I was excited to see the video of the Igbuzo Ifejioku feasting at the Obi Okonji Npi Isieke ancestral home in Ibusa, Delta State. The Narrator whose identity I am yet to determine gave a knowledgeable and historical account of a colonial residence also seen in the video. 


Showing the original structure of the building, well preserved by the Okonji Npi family, the Narrator explained that the imposing structure was over a century but it was built in 1948 though. The buildings, two of the oldest colonial structures in the community, strike one with a deep sense of architectural taste of the colonial British, eventually preserved for the Ibusa people of today to appreciate their colonial legacy. 

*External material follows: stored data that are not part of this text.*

<file path="src/include/buck_pkg.sv">
// Purpose: shared constants for the step-down converter control registers
// Assumes: 100 MHz system clock, 8-bit special-function-register bus
// Notes:   field positions, reset values and timing figures live here only
`default_nettype none
package buck_pkg;
  // register addresses on the special-function-register bus
  localparam logic [7:0] ADDR_CONFIG  = 8'h96;
  localparam logic [7:0] ADDR_CONTROL = 8'h97;
  localparam logic [7:0] READ_UNMAPPED = 8'h00;

  // control register fields
  localparam int CTRL_SRC_BIT  = 7;
  localparam int CTRL_DIV_HI   = 6;
  localparam int CTRL_DIV_LO   = 5;
  localparam int CTRL_POL_BIT  = 4;
  localparam int CTRL_INV_BIT  = 3;
  localparam int CTRL_SYNC_BIT = 2;
  localparam int CTRL_MPW_HI   = 1;
  localparam int CTRL_MPW_LO   = 0;
  localparam logic [7:0] CTRL_RESET = 8'h03;

  // configuration register fields
  localparam int CFG_SHUNT_BIT  = 7;
  localparam int CFG_VOUT_HI    = 6;
  localparam int CFG_VOUT_LO    = 3;
  localparam int CFG_LOCAL_OSC_DISABLE_BIT = 2;
  localparam int CFG_SW_HI      = 1;
  localparam int CFG_SW_LO      = 0;
  localparam logic [6:0] CFG_RESET = 7'h0B;

  // field codes
  localparam logic [1:0] MPW_OFF = 2'h0;
  localparam logic [1:0] MPW_10  = 2'h1;
  localparam logic [1:0] MPW_20  = 2'h2;
  localparam logic [1:0] SW_MIN  = 2'h0;
  localparam logic [1:0] SW_MAX  = 2'h3;

  // target output voltage in hundredths of a volt
  localparam logic [8:0] VOUT_BASE_CV = 9'h0B4;
  localparam logic [8:0] VOUT_STEP_CV = 9'h00A;
  localparam logic [3:0] VOUT_TOP_CODE = 4'h7;

  // minimum pulse widths, rounded up to whole system clock cycles
  localparam int CLK_PERIOD_NS = 10;
  localparam int MPW1_NS = 10;
  localparam int MPW2_NS = 20;
  localparam int MPW3_NS = 40;
  localparam logic [2:0] MPW1_CYC = 3'((MPW1_NS + CLK_PERIOD_NS - 1) / CLK_PERIOD_NS);
  localparam logic [2:0] MPW2_CYC = 3'((MPW2_NS + CLK_PERIOD_NS - 1) / CLK_PERIOD_NS);
  localparam logic [2:0] MPW3_CYC = 3'((MPW3_NS + CLK_PERIOD_NS - 1) / CLK_PERIOD_NS);
endpackage
`default_nettype wire

</file>
<file path="src/include/conv_clk_if.sv">
// Purpose: carries divider settings and divided clock between control and divider
// Assumes: all signals on the system clock
// Notes:   level and tick are registered in the divider
`default_nettype none
interface conv_clk_if;
  logic       ce;
  logic [1:0] div_sel;
  logic       invert;
  logic       tick;
  logic       level;
  modport gen  (input ce, input div_sel, input invert, output tick, output level);
  modport user (output ce, output div_sel, output invert, input tick, input level);
endinterface
`default_nettype wire

</file>
<file path="src/buck_converter_control_regs.sv">
// Purpose: control and configuration registers of the step-down converter
// Assumes: special-function-register bus on the system clock, sync active-high reset
// Notes:   oscillator and shunt-hold inputs come from the analog side and are synchronised
`default_nettype none
// Notes on behaviour
// RULE_01: source bit clear uses local oscillator, set uses the system clock path.
// RULE_02: divide field matters only while the system clock is the source.
// RULE_03: divide codes 00..11 divide the system clock by 1, 2, 4, 8.
// RULE_04: invert bit inverts the system clock before the divider.
// RULE_05: with sync on, SAR clock inverted when polarity bit 0; ignored otherwise.
// RULE_06: sync bit places tracking in the quiet interval, aligns SAR clock.
// RULE_07: software clears the ADC SAR divider before enabling sync.
// RULE_08: pulse width code 00 disables skipping; others give 10, 20, 40 ns.
// RULE_09: status bit reads 1 while the shunt switch is closed.
// RULE_10: voltage code gives 1.8 V plus 0.1 V per step; 0111 gives 2.5 V.
// RULE_11: oscillator disable bit stops the local oscillator.
// RULE_12: switch size 00 smallest, 11 largest; 01 and 10 never written.
// RULE_13: shunt closed when forced, otherwise only while automatic hold holds it.
// RULE_14: control resets to pulse code 11; configuration to voltage 0001, size 11.
module buck_converter_control_regs
(
  input  wire logic                clk,
  input  wire logic                rst,
  input  wire logic                ce,
  input  wire logic [7:0]          sfr_addr,
  input  wire logic [7:0]          sfr_wdata,
  input  wire logic                sfr_wr,
  input  wire logic                sfr_rd,
  output var  logic [7:0]          sfr_rdata,
  input  wire logic                osc_clk_in,
  input  wire logic                forced_shunt_enable,
  input  wire logic                auto_shunt_hold,
  input  wire logic [7:0]          duty_request,
  output var  logic                conv_clk,
  output var  logic                conv_tick,
  output var  logic                osc_enable,
  output var  logic                adc_sync_enable,
  output var  logic                adc_sar_clk,
  output var  logic                adc_track_window,
  output var  logic                pulse_skip,
  output var  logic [8:0]          target_cv,
  output var  logic [1:0]          switch_size_select,
  output var  logic                shunt_close
);
  import buck_pkg::*;

  typedef struct packed {
    logic [7:0] ctrl;
    logic [6:0] cfg;
    logic       osc_s1;
    logic       osc_s2;
    logic       osc_prev;
    logic       hold_s1;
    logic       hold_s2;
    logic [7:0] rdata;
    logic       conv_clk;
    logic       conv_tick;
    logic       osc_enable;
    logic       adc_sync;
    logic       sar_clk;
    logic       track;
    logic       skip;
    logic [8:0] target_cv;
    logic       shunt;
  } regs_s;

  regs_s st;
  regs_s next_st;

  conv_clk_if cif ();

  conv_clock_gen u_gen
  (
    .clk (clk),
    .rst (rst),
    .cif (cif)
  );

  function automatic logic hit(input logic [7:0] a, input logic [7:0] target);
    hit = (a == target);
  endfunction

  function automatic logic [8:0] vout_cv(input logic [3:0] code);
    // codes above the top defined one are held at the top target
    if (code > VOUT_TOP_CODE)
      vout_cv = VOUT_BASE_CV + VOUT_STEP_CV * {5'h0, VOUT_TOP_CODE};
    else
      vout_cv = VOUT_BASE_CV + VOUT_STEP_CV * {5'h0, code};
  endfunction

  function automatic logic [2:0] mpw_cycles(input logic [1:0] code);
    case (code)
      MPW_10:  mpw_cycles = MPW1_CYC;
      MPW_20:  mpw_cycles = MPW2_CYC;
      default: mpw_cycles = MPW3_CYC;
    endcase
  endfunction

  // divider settings to the clock generator
  assign cif.ce      = ce;
  assign cif.div_sel = st.ctrl[CTRL_DIV_HI:CTRL_DIV_LO];
  assign cif.invert  = st.ctrl[CTRL_INV_BIT];

  logic       src_sys;
  logic       sync_on;
  logic       osc_level;
  logic       next_level;
  logic [1:0] mpw;

  assign src_sys   = st.ctrl[CTRL_SRC_BIT];
  assign sync_on   = st.ctrl[CTRL_SYNC_BIT];
  assign mpw       = st.ctrl[CTRL_MPW_HI:CTRL_MPW_LO];
  assign osc_level = st.osc_s2 & ~st.cfg[CFG_LOCAL_OSC_DISABLE_BIT]; // see RULE_11

  // register writes, reads and converter control outputs
  always_comb
  begin
    next_st = st;
    next_st.osc_s1   = osc_clk_in;
    next_st.osc_s2   = st.osc_s1;
    next_st.osc_prev = st.osc_s2;
    next_st.hold_s1  = auto_shunt_hold;
    next_st.hold_s2  = st.hold_s1;
    if (sfr_wr && hit(sfr_addr, ADDR_CONTROL))
      next_st.ctrl = sfr_wdata;
    if (sfr_wr && hit(sfr_addr, ADDR_CONFIG))
    begin
      next_st.cfg[CFG_VOUT_HI:CFG_LOCAL_OSC_DISABLE_BIT] = sfr_wdata[CFG_VOUT_HI:CFG_LOCAL_OSC_DISABLE_BIT];
      // reserved switch codes are dropped so the switches never sit half-sized
      if (sfr_wdata[CFG_SW_HI:CFG_SW_LO] == SW_MIN || sfr_wdata[CFG_SW_HI:CFG_SW_LO] == SW_MAX)
        next_st.cfg[CFG_SW_HI:CFG_SW_LO] = sfr_wdata[CFG_SW_HI:CFG_SW_LO]; // see RULE_12
    end
    if (sfr_rd)
    begin
      if (hit(sfr_addr, ADDR_CONTROL))
        next_st.rdata = st.ctrl;
      else if (hit(sfr_addr, ADDR_CONFIG))
        next_st.rdata = {st.shunt, st.cfg}; // see RULE_09
      else
        next_st.rdata = READ_UNMAPPED;
    end
    // the divider setting only reaches the output through the system path
    next_level = src_sys ? cif.level : osc_level; // see RULE_01, RULE_02
    next_st.conv_clk   = next_level;
    next_st.conv_tick  = src_sys ? cif.tick : (osc_level & ~(st.osc_prev & ~st.cfg[CFG_LOCAL_OSC_DISABLE_BIT]));
    next_st.osc_enable = ~st.cfg[CFG_LOCAL_OSC_DISABLE_BIT]; // see RULE_11
    next_st.adc_sync   = sync_on; // see RULE_06
    // quiet interval taken as the low half of the converter period
    next_st.track   = sync_on & ~next_level; // see RULE_06
    next_st.sar_clk = sync_on & (next_level ^ ~st.ctrl[CTRL_POL_BIT]); // see RULE_05
    if (next_st.conv_tick)
      next_st.skip = (mpw != MPW_OFF) && (duty_request < {5'h0, mpw_cycles(mpw)}); // see RULE_08
    next_st.target_cv = vout_cv(st.cfg[CFG_VOUT_HI:CFG_VOUT_LO]); // see RULE_10
    next_st.shunt     = forced_shunt_enable | st.hold_s2; // see RULE_13
  end

  always_ff @(posedge clk)
  begin
    if (rst)
    begin
      st      <= '0;
      st.ctrl <= CTRL_RESET; // see RULE_14
      st.cfg  <= CFG_RESET; // see RULE_14
    end
    else if (ce)
      st <= next_st;
  end

  assign sfr_rdata          = st.rdata;
  assign conv_clk           = st.conv_clk;
  assign conv_tick          = st.conv_tick;
  assign osc_enable         = st.osc_enable;
  assign adc_sync_enable    = st.adc_sync;
  assign adc_sar_clk        = st.sar_clk;
  assign adc_track_window   = st.track;
  assign pulse_skip         = st.skip;
  assign target_cv          = st.target_cv;
  assign switch_size_select = st.cfg[CFG_SW_HI:CFG_SW_LO];
  assign shunt_close        = st.shunt;
endmodule
`default_nettype wire

</file>
<file path="src/conv_clock_gen.sv">
// Purpose: divides the system clock by 1, 2, 4 or 8 for the converter
// Assumes: clock enable arrives through the interface
// Notes:   inversion is modelled at cycle resolution as an inverted level
`default_nettype none
module conv_clock_gen
(
  input  wire logic clk,
  input  wire logic rst,
  conv_clk_if.gen   cif
);
  import buck_pkg::*;

  typedef struct packed {
    logic [2:0] cnt;
    logic       tick;
    logic       level;
  } gen_s;

  gen_s st;
  gen_s next_st;
  logic [3:0] div_n;

  assign div_n = 4'h1 << cif.div_sel; // see RULE_03

  // count through one converter period, tick at its start
  always_comb
  begin
    next_st = st;
    if ({1'b0, st.cnt} >= div_n - 4'h1)
      next_st.cnt = 3'h0;
    else
      next_st.cnt = st.cnt + 3'h1;
    next_st.tick = (next_st.cnt == 3'h0);
    // divide by one has no low half at this resolution, so it reads high
    next_st.level = ((div_n == 4'h1) || ({1'b0, next_st.cnt} < (div_n >> 1))) ^ cif.invert; // see RULE_04
  end

  always_ff @(posedge clk)
  begin
    if (rst)
      st <= '0;
    else if (cif.ce)
      st <= next_st;
  end

  assign cif.tick  = st.tick;
  assign cif.level = st.level;

  // cycles since the last tick, for the period check
  logic [3:0] gap;
  always_ff @(posedge clk)
  begin
    if (rst)
      gap <= 4'h0;
    else if (cif.ce)
      gap <= st.tick ? 4'h1 : gap + 4'h1;
  end
endmodule
`default_nettype wire

</file>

The account rendered is that the owner, Nwanze Okonji Npi, a respected farmer, together with his cousin, Joseph Ozoemezia Esogbue, a train driver and cocoa plantation merchant, two great and hardworking men were quick to identify the importance of colonial development in the community. Okonji Npi and Esogbue were stupendously wealthy, popular, and influential in the community and beyond.


Perhaps, the right phrase to describe their relationship was at best, 'twin-cousins' because they heightened the spirit of cordiality as they related more as close 'friends' and twins though the Igbuzo people would proverbially state that "nwanne onye adi abu oyia."


Okonji Npi and Esogbue, it is said, were often consulted by the colonial masters to gain approval before the implementation of administrative policies in the community. 

The houses are finished in British-colonial architectural taste with the walls made of very fine and strong bricks. The bricks of Esogbue were baked somewhere in Oboshi Uzor Umuekea where some of traits are still found today while the zincs used in constructing the roof were imported from Britain.


The foundations of the buildings raise them very high, above the ground and immediate surroundings with strong wood used for the frontal twin doors and widows. After many decades, the doors and windows remain as intact as yesterday, something very fascinating. The external level of both houses is covered by a rising-pattern style of roofing with thunderstorm resistance standing on top to counter the cumulonimbus action or effect of destructive thunder and lightning. 


Since the tradition of the Ibusa people forbade fencing of structures due to the close-knit relationship shared by the people, descendants of Umejei and Edini, neither of the two houses was fenced. 


The Okonji Npi and Esogbue houses, withstanding the calamitous effects of the Nigerian Civil War of 1967-1970, beautifully stand complete and whole and inhabited by the families of the original owners. Although the Civil War account has it that soldiers inhabited the Esogbue house briefly during the war when family members fled to bushes and other destinations to take refuge, it was later abandoned. According to family sources, the soldiers tried to raze it down but the wood used in constructing the were fireproof and not combustible. 


With both houses painted in similar colours today, the closeness, love, and unity shared by Okonji Npi and Joseph Ozoemezia Esogbue continue in their children and grandchildren whose sameness in taste in retaining the heritages of their patriarchs seems a clear design.


These buildings will satisfy the tourist interest and curiosity of visitors to the Ibusa community.